Note that the 하다 verb itself is irregular.
[하다 + -어/-아지다 → 하여지다 → 해지다]
- 칠하다 : to paint
- 칠해지다 (칠하여지다) : to be painted
- 정하다 : to decide
- 정해지다 (정하여지다) : to be decided
Note that there are many exceptions, this is not an established principle. For example, 변하다 (to change, intransitive) already works like a passive form without any conjugation. If you use 변해지다 which is wrong, the Koreans would instantly notice that you are not a native speaker. The native Korean counterpart for "to change", 바꾸다, has a normal passive form 바뀌다. In short,
- 변하다 : (not used as the active form)
- 변하다 : to be changed (passive / intransitive)
- 바꾸다 : to change (active)
- 바뀌다 : to be changed (passive)
바뀌다 and 변하다 are interchangeable because they both work as passive forms. For example,
- My mind was changed = 내 마음이 바뀌었다 = 내 마음이 변했다 : 내 마음(my mind) is the subject of the sentence
바꾸다(active) can't be replaced with 변하다(passive).
- [I] Changed my mind = 내 마음을 바꾸었다(바꿨다) : 내 마음(my mind) is the object of the sentence
When the 하다 verbs have a polysyllabic stem, they don't add the -어/-아지다 ending. Instead, the 하다 ending is changed to 되다 or 당하다 or 받다. (you should memorize what to use. most verbs allow one or two ways out of the three)
- 결정하다 : to decide
- 결정되다 : to be decided (Note : 결정하다 is a synonym of 정하다 above, the only difference is the 결, but they are different in the passive form)
- 구타하다 : to beat up
- 구타당하다 : to be beaten up (당하다 means "to suffer")
- 지원하다 : to support
- 지원받다 : to be supported (받다 means "to receive")
The causative form of 하다 is 시키다.
- 실행하다 : to carry out
- 실행시키다 : to make someone to carry out something
- 실행하게 하다 : to make someone to carry out something
(Note : many 하다 verbs don't allow the 시키다 causative form. 하게 하다 can be applied universally)
Note that Korean adjectives can have the 하다 ending too, but the 하다 in adjectives is a different thing and doesn't mean "to do". The conjugation rules are also different. They take the -어/-아지다 and -게 되다 forms like verbs but the 시키다 causative form is not used. This poses another difficulty because the 하다 verbs and adjectives look the same, so you can't determine if they are verbs or adjectives unless you look up a dictionary. You should first figure out if they are verbs or adjectives, then you can apply the correct conjugation rule.
- 깨끗하다 : be(is) clean (adjective)
- 깨끗해지다 : to become clean (verb)
- 깨끗하게 되다 : to become clean (verb)
- 깨끗하게 하다 : to make/let something be(is) clean (-게 하다 causative)

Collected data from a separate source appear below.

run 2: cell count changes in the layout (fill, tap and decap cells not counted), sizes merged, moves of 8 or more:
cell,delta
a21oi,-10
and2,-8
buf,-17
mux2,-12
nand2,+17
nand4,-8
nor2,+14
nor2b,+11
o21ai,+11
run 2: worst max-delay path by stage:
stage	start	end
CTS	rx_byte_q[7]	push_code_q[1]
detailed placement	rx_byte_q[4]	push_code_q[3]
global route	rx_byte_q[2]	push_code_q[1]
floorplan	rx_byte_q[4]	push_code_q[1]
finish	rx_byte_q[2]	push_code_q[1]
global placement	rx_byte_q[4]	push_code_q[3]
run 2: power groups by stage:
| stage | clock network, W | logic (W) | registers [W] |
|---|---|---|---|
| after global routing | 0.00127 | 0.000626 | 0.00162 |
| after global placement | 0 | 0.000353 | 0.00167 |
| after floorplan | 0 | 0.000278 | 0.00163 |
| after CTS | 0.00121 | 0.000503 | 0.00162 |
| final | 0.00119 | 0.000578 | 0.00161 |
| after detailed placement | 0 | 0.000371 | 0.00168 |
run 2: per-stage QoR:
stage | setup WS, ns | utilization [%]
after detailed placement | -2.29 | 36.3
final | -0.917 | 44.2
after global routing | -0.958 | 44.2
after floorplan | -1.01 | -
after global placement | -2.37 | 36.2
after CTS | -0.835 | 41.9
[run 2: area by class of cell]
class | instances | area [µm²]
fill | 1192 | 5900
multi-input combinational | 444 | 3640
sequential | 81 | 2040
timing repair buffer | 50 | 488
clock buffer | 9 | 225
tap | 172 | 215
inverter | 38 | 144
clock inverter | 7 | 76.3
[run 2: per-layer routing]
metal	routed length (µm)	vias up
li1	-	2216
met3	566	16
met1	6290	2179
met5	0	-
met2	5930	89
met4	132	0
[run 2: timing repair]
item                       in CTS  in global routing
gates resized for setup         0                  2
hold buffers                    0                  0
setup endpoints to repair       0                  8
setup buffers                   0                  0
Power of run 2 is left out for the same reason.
$ cat src/rtl/hilo_mult_unit.sv
// Iterative radix-2 shift-add multiply unit owning the HI/LO register pair.
// Executes MULT/MULTU/MADD/MSUB over WIDTH+2 cycles and MTHI/MTLO in one.
module hilo_mult_unit #(
  parameter int WIDTH = 32
) (
  input  logic             Clk,
  input  logic             Rst,
  input  logic             Start,
  input  logic [2:0]       Op,
  input  logic [WIDTH-1:0] A,
  input  logic [WIDTH-1:0] B,
  output logic             Busy,
  output logic             Done,
  output logic [WIDTH-1:0] HI,
  output logic [WIDTH-1:0] LO
);

  localparam int PW = 2 * WIDTH;
  localparam int CW = $clog2(WIDTH + 1);

  localparam logic [2:0] OP_MULT  = 3'b000;
  localparam logic [2:0] OP_MULTU = 3'b001;
  localparam logic [2:0] OP_MADD  = 3'b010;
  localparam logic [2:0] OP_MSUB  = 3'b011;
  localparam logic [2:0] OP_MTHI  = 3'b100;
  localparam logic [2:0] OP_MTLO  = 3'b101;

  typedef enum logic [1:0] {
    ST_IDLE   = 2'b00,
    ST_CALC   = 2'b01,
    ST_FINISH = 2'b10
  } state_t;

  // Unsigned magnitude; the most-negative value maps to itself, which is exact as unsigned.
  function automatic logic [WIDTH-1:0] magnitude(input logic [WIDTH-1:0] v, input logic is_signed);
    logic [WIDTH-1:0] m;
    if (is_signed && v[WIDTH-1]) begin
      m = ~v + WIDTH'(1);
    end else begin
      m = v;
    end
    return m;
  endfunction

  state_t           state_r;
  state_t           state_next_s;
  logic             op_is_mul_s;
  logic             op_signed_s;
  logic [PW-1:0]    mcand_r;
  logic [WIDTH-1:0] mplier_r;
  logic [PW-1:0]    acc_r;
  logic [CW-1:0]    cnt_r;
  logic             sign_r;
  logic [2:0]       op_r;
  logic [WIDTH-1:0] hi_r;
  logic [WIDTH-1:0] lo_r;
  logic             busy_r;
  logic             done_r;
  logic [PW-1:0]    prod_s;
  logic [PW-1:0]    hilo_next_s;

  // Operation decode and next-state selection
  always_comb begin
    op_is_mul_s  = (Op[2] == 1'b0);
    op_signed_s  = (Op != OP_MULTU);
    state_next_s = state_r;
    case (state_r)
      ST_IDLE: begin
        if (Start && op_is_mul_s) begin
          state_next_s = ST_CALC;
        end else begin
          state_next_s = ST_IDLE;
        end
      end
      ST_CALC: begin
        if (cnt_r == CW'(1)) begin
          state_next_s = ST_FINISH;
        end else begin
          state_next_s = ST_CALC;
        end
      end
      ST_FINISH: state_next_s = ST_IDLE;
      default:   state_next_s = ST_IDLE;
    endcase
  end

  // Signed product and the HI/LO value written back at FINISH
  always_comb begin
    if (sign_r) begin
      prod_s = ~acc_r + PW'(1);
    end else begin
      prod_s = acc_r;
    end
    case (op_r)
      OP_MADD: hilo_next_s = {hi_r, lo_r} + prod_s;
      OP_MSUB: hilo_next_s = {hi_r, lo_r} - prod_s;
      default: hilo_next_s = prod_s;
    endcase
  end

  // State register
  always_ff @(posedge Clk) begin
    if (Rst) begin
      state_r <= ST_IDLE;
    end else begin
      state_r <= state_next_s;
    end
  end

  // Operand capture, shift-add iteration and HI/LO write-back
  always_ff @(posedge Clk) begin
    if (Rst) begin
      mcand_r  <= '0;
      mplier_r <= '0;
      acc_r    <= '0;
      cnt_r    <= '0;
      sign_r   <= 1'b0;
      op_r     <= 3'b000;
      hi_r     <= '0;
      lo_r     <= '0;
      busy_r   <= 1'b0;
      done_r   <= 1'b0;
    end else begin
      done_r <= 1'b0;
      busy_r <= (state_next_s != ST_IDLE);
      case (state_r)
        ST_IDLE: begin
          if (Start) begin
            if (op_is_mul_s) begin
              mcand_r  <= {{WIDTH{1'b0}}, magnitude(A, op_signed_s)};
              mplier_r <= magnitude(B, op_signed_s);
              sign_r   <= op_signed_s & (A[WIDTH-1] ^ B[WIDTH-1]);
              op_r     <= Op;
              acc_r    <= '0;
              cnt_r    <= CW'(WIDTH);
            end else if (Op == OP_MTHI) begin
              hi_r   <= A;
              done_r <= 1'b1;
            end else if (Op == OP_MTLO) begin
              lo_r   <= A;
              done_r <= 1'b1;
            end
          end
        end
        ST_CALC: begin
          if (mplier_r[0]) begin
            acc_r <= acc_r + mcand_r;
          end
          mplier_r <= mplier_r >> 1;
          mcand_r  <= mcand_r << 1;
          cnt_r    <= cnt_r - CW'(1);
        end
        ST_FINISH: begin
          {hi_r, lo_r} <= hilo_next_s;
          done_r       <= 1'b1;
        end
        default: begin
          done_r <= 1'b0;
        end
      endcase
    end
  end

  assign Busy = busy_r;
  assign Done = done_r;
  assign HI   = hi_r;
  assign LO   = lo_r;

endmodule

- 깨끗해지게 하다 : to make/let something become clean (-게 하다 causative)
(Note : adjectives don't count if the stem is monosyllabic or polysyllabic. the passive form is always "하다 → 해지다" and "하다 → 하게 되다")
Note that (하)게 하다 and (하)게 되다 are different. (하)게 하다 is a causative form for verbs and adjectives, (하)게 되다 is a passive form for adjectives. If verbs take 하게 되다, the meaning is slightly different. It's like "end up doing / get to do". Native Koreans are just naturally able to speak it without learning, just like the Americans can speak English without an effort. For those who are not natively speaking Korean, however, it may be extremely tricky at first.
- 결정하다 : to decide (verb)
- 결정되다 : to be decided (verb)
- 결정하게 하다 : to make/let someone to decide something : (the 시키다 causative form is not used for this verb)

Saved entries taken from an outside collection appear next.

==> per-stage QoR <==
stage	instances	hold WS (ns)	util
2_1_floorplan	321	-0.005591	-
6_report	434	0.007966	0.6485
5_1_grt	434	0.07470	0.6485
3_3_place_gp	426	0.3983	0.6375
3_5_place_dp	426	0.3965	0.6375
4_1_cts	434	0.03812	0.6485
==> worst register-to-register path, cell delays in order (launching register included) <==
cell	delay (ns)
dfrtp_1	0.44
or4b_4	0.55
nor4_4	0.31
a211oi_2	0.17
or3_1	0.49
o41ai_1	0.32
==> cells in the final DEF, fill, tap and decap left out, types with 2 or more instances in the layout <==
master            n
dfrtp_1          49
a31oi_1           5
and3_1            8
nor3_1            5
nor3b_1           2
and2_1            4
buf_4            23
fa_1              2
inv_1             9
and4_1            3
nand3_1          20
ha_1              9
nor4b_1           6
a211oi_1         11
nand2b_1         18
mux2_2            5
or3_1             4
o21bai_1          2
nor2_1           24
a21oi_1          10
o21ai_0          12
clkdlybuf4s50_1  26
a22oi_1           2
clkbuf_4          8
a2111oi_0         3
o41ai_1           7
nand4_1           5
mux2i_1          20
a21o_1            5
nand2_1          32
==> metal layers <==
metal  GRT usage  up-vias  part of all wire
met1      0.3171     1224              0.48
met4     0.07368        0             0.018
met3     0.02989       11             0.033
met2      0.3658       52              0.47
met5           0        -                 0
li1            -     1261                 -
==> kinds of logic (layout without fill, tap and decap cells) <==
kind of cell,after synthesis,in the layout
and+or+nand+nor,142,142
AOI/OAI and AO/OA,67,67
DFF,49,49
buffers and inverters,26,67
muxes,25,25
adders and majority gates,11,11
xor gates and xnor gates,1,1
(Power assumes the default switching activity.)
## src/rtl/rv_isa_pkg.sv

```systemverilog
// -----------------------------------------------------------------------------
// rv_isa_pkg
// Shared RV32I encoding definitions for the instruction encoder:
//   - major opcode constants
//   - instruction format enumeration
//   - canonical NOP word (addi x0, x0, 0)
//   - signed immediate range limits per format
//   - decode_fmt(): maps a 7-bit opcode to its instruction format
// -----------------------------------------------------------------------------
package rv_isa_pkg;

    localparam logic [6:0] OP_IMM = 7'b0010011;
    localparam logic [6:0] LOAD   = 7'b0000011;
    localparam logic [6:0] JALR   = 7'b1100111;
    localparam logic [6:0] STORE  = 7'b0100011;
    localparam logic [6:0] BRANCH = 7'b1100011;
    localparam logic [6:0] LUI    = 7'b0110111;
    localparam logic [6:0] AUIPC  = 7'b0010111;
    localparam logic [6:0] JAL    = 7'b1101111;
    localparam logic [6:0] OP     = 7'b0110011;

    typedef enum logic [2:0] {
        FMT_R,
        FMT_I,
        FMT_S,
        FMT_B,
        FMT_U,
        FMT_J,
        FMT_BAD
    } fmt_e;

    localparam logic [31:0] NOP_INSTR = 32'h0000_0013;

    // I/S: 12-bit signed. B: 13-bit signed, even. J: 21-bit signed, even.
    localparam int IMM12_MIN = -2048;
    localparam int IMM12_MAX = 2047;
    localparam int IMM13_MIN = -4096;
    localparam int IMM13_MAX = 4094;
    localparam int IMM21_MIN = -1048576;
    localparam int IMM21_MAX = 1048574;

    function automatic fmt_e decode_fmt(input logic [6:0] opcode);
        fmt_e fmt;
        case (opcode)
            OP:                  fmt = FMT_R;
            OP_IMM, LOAD, JALR:  fmt = FMT_I;
            STORE:               fmt = FMT_S;
            BRANCH:              fmt = FMT_B;
            LUI, AUIPC:          fmt = FMT_U;
            JAL:                 fmt = FMT_J;
            default:             fmt = FMT_BAD;
        endcase
        return fmt;
    endfunction

endpackage

```

## src/rtl/imm_packer.sv

```systemverilog
// -----------------------------------------------------------------------------
// imm_packer
// Combinational immediate scatter and range/alignment check.
// Ports:
//   i_fmt        instruction format
//   i_imm        32-bit signed immediate (U-type: full 32-bit value)
//   o_imm_bits   immediate bits placed at their instruction-word positions,
//                every other bit zero (OR-ed with the register/function fields)
//   o_range_err  immediate not representable in the format; never set for
//                R-type or FMT_BAD (an illegal opcode is flagged by the caller)
// -----------------------------------------------------------------------------
module imm_packer
    import rv_isa_pkg::*;
(
    input  fmt_e        i_fmt,
    input  logic [31:0] i_imm,
    output logic [31:0] o_imm_bits,
    output logic        o_range_err
);

    logic signed [31:0] w_imm_s;
    assign w_imm_s = i_imm;

    // NOTE: every output gets a default before the case so no path leaves a
    // value unassigned; otherwise synthesis infers a latch.
    always_comb begin
        o_imm_bits  = '0;
        o_range_err = 1'b0;
        case (i_fmt)
            FMT_I: begin
                o_imm_bits[31:20] = i_imm[11:0];
                o_range_err       = (w_imm_s < IMM12_MIN) || (w_imm_s > IMM12_MAX);
            end
            FMT_S: begin
                o_imm_bits[31:25] = i_imm[11:5];
                o_imm_bits[11:7]  = i_imm[4:0];
                o_range_err       = (w_imm_s < IMM12_MIN) || (w_imm_s > IMM12_MAX);
            end
            FMT_B: begin
                o_imm_bits[31]    = i_imm[12];
                o_imm_bits[30:25] = i_imm[10:5];
                o_imm_bits[11:8]  = i_imm[4:1];
                o_imm_bits[7]     = i_imm[11];
                o_range_err       = (w_imm_s < IMM13_MIN) || (w_imm_s > IMM13_MAX)
                                    || i_imm[0];
            end
            FMT_U: begin
                o_imm_bits[31:12] = i_imm[31:12];
                o_range_err       = (i_imm[11:0] != 12'h000);
            end
            FMT_J: begin
                o_imm_bits[31]    = i_imm[20];
                o_imm_bits[30:21] = i_imm[10:1];
                o_imm_bits[20]    = i_imm[11];
                o_imm_bits[19:12] = i_imm[19:12];
                o_range_err       = (w_imm_s < IMM21_MIN) || (w_imm_s > IMM21_MAX)
                                    || i_imm[0];
            end
            default: ;
        endcase
    end

endmodule

```

## src/rtl/instruction_encoder.sv

```systemverilog
// -----------------------------------------------------------------------------
// instruction_encoder
// Streaming RV32I encoder: packs opcode, register/function fields and a signed
// immediate into a 32-bit instruction word tagged with an auto-incrementing
// write address. Two-stage valid/ready pipeline; illegal opcodes and
// out-of-range/misaligned immediates emit a NOP with out_err set.
// Ports:
//   clk, reset           clock; synchronous active-high reset
//   clear                pulse: address counter and err_count to start values
//   in_valid/in_ready    input handshake
//   in_opcode..in_imm    raw instruction fields
//   out_valid/out_ready  output handshake
//   out_instr, out_addr  encoded word and its write address
//   out_err              word was replaced by NOP
//   err_count            saturating count of accepted error words
// -----------------------------------------------------------------------------
module instruction_encoder
    import rv_isa_pkg::*;
#(
    parameter logic [31:0] BASE_ADDR = 32'h0000_0000,
    parameter logic [31:0] ADDR_STEP = 32'd4,
    parameter int          ERR_CNT_W = 8
) (
    input  logic                 clk,
    input  logic                 reset,
    input  logic                 clear,
    input  logic                 in_valid,
    output logic                 in_ready,
    input  logic [6:0]           in_opcode,
    input  logic [4:0]           in_rd,
    input  logic [4:0]           in_rs1,
    input  logic [4:0]           in_rs2,
    input  logic [2:0]           in_funct3,
    input  logic [6:0]           in_funct7,
    input  logic [31:0]          in_imm,
    output logic                 out_valid,
    input  logic                 out_ready,
    output logic [31:0]          out_instr,
    output logic [31:0]          out_addr,
    output logic                 out_err,
    output logic [ERR_CNT_W-1:0] err_count
);

    localparam logic [ERR_CNT_W-1:0] CNT_ONE = ERR_CNT_W'(1);

    // Stage 1: raw fields
    logic        r_s1_valid;
    logic [6:0]  r_s1_opcode;
    logic [4:0]  r_s1_rd;
    logic [4:0]  r_s1_rs1;
    logic [4:0]  r_s1_rs2;
    logic [2:0]  r_s1_funct3;
    logic [6:0]  r_s1_funct7;
    logic [31:0] r_s1_imm;

    // Stage 2: encoded word
    logic                 r_s2_valid;
    logic [31:0]          r_out_instr;
    logic [31:0]          r_out_addr;
    logic                 r_out_err;
    logic [ERR_CNT_W-1:0] r_err_count;
    logic [31:0]          r_addr;

    logic        w_s1_advance;
    logic        w_in_fire;
    logic        w_s2_load;
    logic        w_out_fire;
    fmt_e        w_fmt;
    logic [31:0] w_imm_bits;
    logic        w_range_err;
    logic [31:0] w_fields;
    logic        w_err;
    logic [31:0] w_instr;
    logic [31:0] w_addr_base;

    assign w_s1_advance = !r_s2_valid || out_ready;
    assign in_ready     = !r_s1_valid || w_s1_advance;
    assign w_in_fire    = in_valid && in_ready;
    assign w_s2_load    = r_s1_valid && w_s1_advance;
    assign w_out_fire   = r_s2_valid && out_ready;

    assign w_fmt = decode_fmt(r_s1_opcode);

    imm_packer u_imm_packer (
        .i_fmt       (w_fmt),
        .i_imm       (r_s1_imm),
        .o_imm_bits  (w_imm_bits),
        .o_range_err (w_range_err)
    );

    // Only the fields a format actually uses reach the word.
    always_comb begin
        w_fields = '0;
        case (w_fmt)
            FMT_R:        w_fields = {r_s1_funct7, r_s1_rs2, r_s1_rs1, r_s1_funct3,
                                      r_s1_rd, r_s1_opcode};
            FMT_I:        w_fields = {12'b0, r_s1_rs1, r_s1_funct3, r_s1_rd, r_s1_opcode};
            FMT_S, FMT_B: w_fields = {7'b0, r_s1_rs2, r_s1_rs1, r_s1_funct3, 5'b0,
                                      r_s1_opcode};
            FMT_U, FMT_J: w_fields = {20'b0, r_s1_rd, r_s1_opcode};
            default:      w_fields = '0;
        endcase
    end

    assign w_err   = (w_fmt == FMT_BAD) || w_range_err;
    assign w_instr = w_err ? NOP_INSTR : (w_fields | w_imm_bits);

    // A clear coinciding with a stage-2 load restarts numbering at that word.
    assign w_addr_base = clear ? BASE_ADDR : r_addr;

    // NOTE: stage-1 payload carries no reset; r_s1_valid qualifies it, so
    // stale contents are never observed and the flops stay reset-free.
    always_ff @(posedge clk) begin
        if (w_in_fire) begin
            r_s1_opcode <= in_opcode;
            r_s1_rd     <= in_rd;
            r_s1_rs1    <= in_rs1;
            r_s1_rs2    <= in_rs2;
            r_s1_funct3 <= in_funct3;
            r_s1_funct7 <= in_funct7;
            r_s1_imm    <= in_imm;
        end
    end

    // NOTE: state updates use non-blocking assignments so every flop samples
    // pre-edge values regardless of statement order.
    always_ff @(posedge clk) begin
        if (reset) begin
            r_s1_valid  <= 1'b0;
            r_s2_valid  <= 1'b0;
            r_out_instr <= '0;
            r_out_addr  <= BASE_ADDR;
            r_out_err   <= 1'b0;
            r_err_count <= '0;
            r_addr      <= BASE_ADDR;
        end else begin
            r_s1_valid <= w_in_fire || (r_s1_valid && !w_s1_advance);
            r_s2_valid <= w_s2_load || (r_s2_valid && !out_ready);

            if (w_s2_load) begin
                r_out_instr <= w_instr;
                r_out_err   <= w_err;
                r_out_addr  <= w_addr_base;
                r_addr      <= w_addr_base + ADDR_STEP;
            end else if (clear) begin
                r_addr <= BASE_ADDR;
            end

            if (clear) begin
                r_err_count <= '0;
            end else if (w_out_fire && r_out_err && (r_err_count != '1)) begin
                r_err_count <= r_err_count + CNT_ONE;
            end
        end
    end

    assign out_valid = r_s2_valid;
    assign out_instr = r_out_instr;
    assign out_addr  = r_out_addr;
    assign out_err   = r_out_err;
    assign err_count = r_err_count;

endmodule

```

## config.mk

```make
export PLATFORM = sky130hd
export DESIGN_NAME = instruction_encoder
export DESIGN_NICKNAME = d
export VERILOG_FILES = /design/src/rtl/rv_isa_pkg.sv /design/src/rtl/imm_packer.sv /design/src/rtl/instruction_encoder.sv
export SDC_FILE = /design/constraint.sdc
export NUM_CORES = 1
export LEC_CHECK = 0
export ABC_AREA = 1
export CAP_MARGIN = 20
export CORE_MARGIN = 10
export CORE_UTILIZATION = 53
export CTS_CLUSTER_DIAMETER = 60
export DETAILED_ROUTE_END_ITERATION = 8
export PLACE_DENSITY = 0.81
export SLEW_MARGIN = 20
export SYNTH_ARGS = -nofsm -noshare
export SYNTH_HDL_FRONTEND = slang
export SYNTH_SLANG_ARGS = --single-unit
export TNS_END_PERCENT = 20
```

## constraint.sdc

```tcl
create_clock -name clk -period 3.5 [get_ports clk]
set_input_delay 1.05 -clock clk [delete_from_list [all_inputs] [get_ports clk]]
set_output_delay 1.05 -clock clk [all_outputs]
set_load 0.01 [all_outputs]
```

==> results.json <==
{
  "status": "finished clean",
  "final_common_cell": "nand2_1",
  "synth.avg_cell_area_sq_um": 8.102,
  "power_leakage_uw": 0.004001,
  "worst_slew_pin_slew_ps": 584.5,
  "slowest_delay_ps": 560,
  "synthAdderAreaFrac": 0.007863,
  "routed_via_density": 5.269,
  "r2r_slack_ps": 840,
  "crit_path_start_kind": "primary input",
  "rr_startpoint": "r_s1_opcode[3]$_DFFE_PP_",
  "clock_sinks": 171,
  "hpwl_um": 15310,
  "fin_setup_tns_ps": 0,
  "rsz0062_at_grt": "no",
  "drtIter0Drc": 634,
  "floorplan.initialDensity": 0.5433,
  "ir_worst_vdd_mv": 0.3319,
  "worstPathRequired_ps": 2450,
  "core_sq_um": 14640,
  "portBuffers": 143,
  "synth_top_family_by_area": "simple AND/OR/NAND/NOR gates",
  "clkPwrFrac": 0.457,
  "cp_slowest_cell": "clkdlybuf4s50_1",
  "maxCapViolCount": 0,
  "r2r_end": "out_instr[28]$_SDFFE_PP0P_",
  "first_global_vias": 6789,
  "crit_buf_inv": 3,
  "boundaryPins": 144,
  "power_uw": 4687,
  "final_max_slew_viol_count": 0,
  "path_cells": "clkdlybuf4s50_1, inv_1, nand3_1, clkdlybuf4s50_1",
  "finalCriticalPeriod_ps": 3292,
  "regArea_sq_um": 4064,
  "crit_top_cell": "clkdlybuf4s50_1",
  "syn_area_sq_um": 7956,
  "syn_inst": 982,
  "path_delay_family": "buffers and inverters",
  "slew_headroom": 0.6091,
  "n_fill_cell": 1149,
  "die_width_um": 142.5,
  "syn_nets": 1056,
  "power_frac_comb": 0.076,
  "swShare": 0.2202,
  "synth-simple-area-share": 0.2934,
  "r2r_cells": 16,
  "cts-buffers-inserted": 17,
  "drc_errors": 0,
  "root_buffer": "clkbuf_16",
  "routabilityCongestion": 0.9464,
  "n_antenna_cell": 0,
  "rows": 44,
  "cts.clk_slew.worst_paths_ps": 60,
  "yosys_register_bits": 171,
  "htreeDepth": 4,
  "die_h_um": 142.5,
  "switching_power_uw": 1032,
  "cp.arrival_ps": 2240,
  "antenna_found_initial": 0,
  "cts_tree": "yes",
  "min_path_cells": 2,
  "mostFrequentLayoutCells": "233 x nand2_1, 143 x clkdlybuf4s50_1, 119 x nor2_1, 107 x dfxtp_1, 98 x inv_1",
  "clkLatencyLatePin_ps": 430,
  "cts_setup_buffers": 0,
  "critPathKind": "primary input to output pin",
  "fmax_mhz": 303.8,
  "grtUsageTotal": 0.2030,
  "dieArea_sq_um": 20310,
  "period_share": 0.9404,
  "yosysWarnings": 0,
  "grt_max_degree": 65,
  "fin_cells": 1333,
  "drt_wl_total_um": 20690,
  "hold_path_end": "r_addr[0]$_SDFF_PP0_",
  "antenna_left": 0,
  "grt_overflow_total": 0,
  "synthMuxAreaShare": 0,
  "cts_hold_buf": 0,
  "dr.pass1.iters": 6,
  "dpl.cell_count": 1301,
  "layout.nets": 1210,
  "cts.path.max_buffers": 2,
  "powerDensity_nw_per_um2": 454.4,
  "internal-power_uw": 3655,
  "hold_viol": 0,
  "cts-resized-gates": 0,
  "drive_gt1_frac": 0.1166,
  "vias": 7023,
  "setup_violations": 0,
  "synth-xor-area-share": 0.005504,
  "worst_setup_path_end_kind": "output pin",
  "synth_compound_area_frac": 0.1121,
  "grt_first_pass_wirelength_um": 33250,
  "multiInputGateArea_sq_um": 3336,
  "routedWlPerCell_um": 15.52,
  "area_growth_pct": 29.64,
  "seqPwrFrac": 0.467,
  "yosysSeqAreaShare": 0.5108,
  "ys_types": 46,
  "min_from": "r_addr[0]$_SDFF_PP0_",
  "hp-class": "flop to flop",
  "skew_ps": 6.996,
  "cp_max_fo": 3
}
flip-flops by register name, indices dropped and copies added, names as in the netlist:
register / cells
err_count: 8
out_addr: 32
out_err: 1
out_instr: 32
out_valid: 1
r_addr: 32
r_s1_funct3: 3
r_s1_funct7: 7
r_s1_imm: 32
r_s1_opcode: 7
r_s1_rd: 5
r_s1_rs1: 5
r_s1_rs2: 5
r_s1_valid: 1
cell usage after synthesis, drive strengths merged:
| cell type | n | area (sq um) |
|---|---|---|
| clkbuf | 17 | 65.06 |
| o21ai | 90 | 529.3 |
| xnor2 | 2 | 17.52 |
| o22a | 2 | 17.52 |
| nor3 | 24 | 142.6 |
| nand3 | 72 | 392.9 |
| a211oi | 3 | 22.52 |
| or2 | 2 | 12.51 |
| inv | 109 | 414.2 |
| dfxtp | 107 | 2142 |
| nor3b | 3 | 22.52 |
| nand2 | 253 | 1044 |
| nand3b | 1 | 7.510 |
| a21oi | 53 | 272.8 |
| a311oi | 1 | 8.760 |
| clkinv | 2 | 7.510 |
| o21a | 2 | 15.01 |
| nor2 | 137 | 591.8 |
| nor4 | 7 | 58.81 |
| o22ai | 3 | 18.77 |
| nand4 | 8 | 62.56 |
| edfxtp | 64 | 1922 |
| xor2 | 3 | 26.28 |
| a21o | 1 | 7.510 |
| buf | 11 | 72.56 |
| ha | 5 | 62.56 |
worst reg2reg max path, cell delays in order, from the launching register on:
cell	delay, ps
edfxtp_1	430
inv_1	110
nand2_1	50
nor2_1	150
nand3_1	140
nand2_2	170
inv_1	80
ha_1	210
nand2_1	110
nor2_4	70
nor2_4	110
nand2_4	100
nor2_1	390
nand2_1	100
nand2_1	100
nand2_1	80
o21ai_2	150
area by class of cell:
cell class / count / area share
Clock buffer: 18 / 0.04161
Sequential cell: 171 / 0.3940
Inverter: 111 / 0.04088
Multi-Input combinational cell: 672 / 0.3234
Tap cell: 184 / 0.02232
Clock inverter: 14 / 0.02329
Timing Repair Buffer: 163 / 0.1545
power by group through the flow:
stage | combinational [uW] | clock (uW) | sequential, uW
3_3_place_gp | 353 | 0 | 2230
4_1_cts | 359 | 2160 | 2190
3_5_place_dp | 356 | 0 | 2230
2_1_floorplan | 157 | 0 | 2230
6_report | 356 | 2140 | 2190
5_1_grt | 390 | 2250 | 2200
through the flow:
step	util	hold WS, ps	cell area (sq um)	worst slack, ps
after detailed placement	0.6587	428.1	9646	203.9
after global placement	0.6587	425.7	9646	227.3
after global routing	0.7044	460.6	10310	184.5
final	0.7044	444.3	10310	208.4
after floorplan	-	416.6	7956	537.6
after CTS	0.7044	438.3	10310	206.1
how the worst max path moves through the flow:
stage | startpoint | endpoint | slack, ps | depth (start not counted)
floorplan | out_ready | r_s1_funct3[0]$_DFFE_PP_ | 540 | 4
global placement | out_ready | in_ready | 230 | 4
detailed placement | out_ready | in_ready | 200 | 4
CTS | out_ready | in_ready | 210 | 4
global route | out_ready | in_ready | 180 | 4
finish | out_ready | in_ready | 210 | 4
cells by family after synthesis:
family / after synthesis
buf+inv: 139
fa+ha+maj: 5
flops: 171
simple gates: 507
compound gates: 155
xor+xnor: 5
layer usage:
layer,global-route usage,vias to the layer above,routed length [um]
li1,-,3526,-
met4,0.06515,0,366
met1,0.2337,3224,8439
met3,0.05340,35,1223
met2,0.3590,238,10660
met5,0,-,0
(Power assumes the default switching activity.)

- 결정되게 하다 : to make/let something to be decided : (-게 하다 causative)
- 결정하게 되다 : to end up deciding something , to get to decide something
- 결정되게 되다 : to end up being decided : (same with other non-되다 passive verbs. for example, [정해지게 되다 : to end up being decided] , [구타당하게 되다 : to end up being beaten up] , [먹히게 되다 : to end up being eaten])
- 결정해지다 (X) : (if you don't understand why this is wrong, read the explanation again. hint : 결정하다 is a verb and the stem 결정 is polysyllabic.)
- 익숙하다 : be(is) accustomed (adjective)
- 익숙하게 되다 : to become accustomed (verb)
- 익숙해지다 : to become accustomed (verb)
- 익숙해지게 하다 : to make/let someone to become accustomed (verb) : (-게 하다 causative)
- 익숙되다, 익숙당하다, 익숙받다 (X) : (if you don't understand why this is wrong, read the explanation again. hint : 익숙하다 is an adjective.)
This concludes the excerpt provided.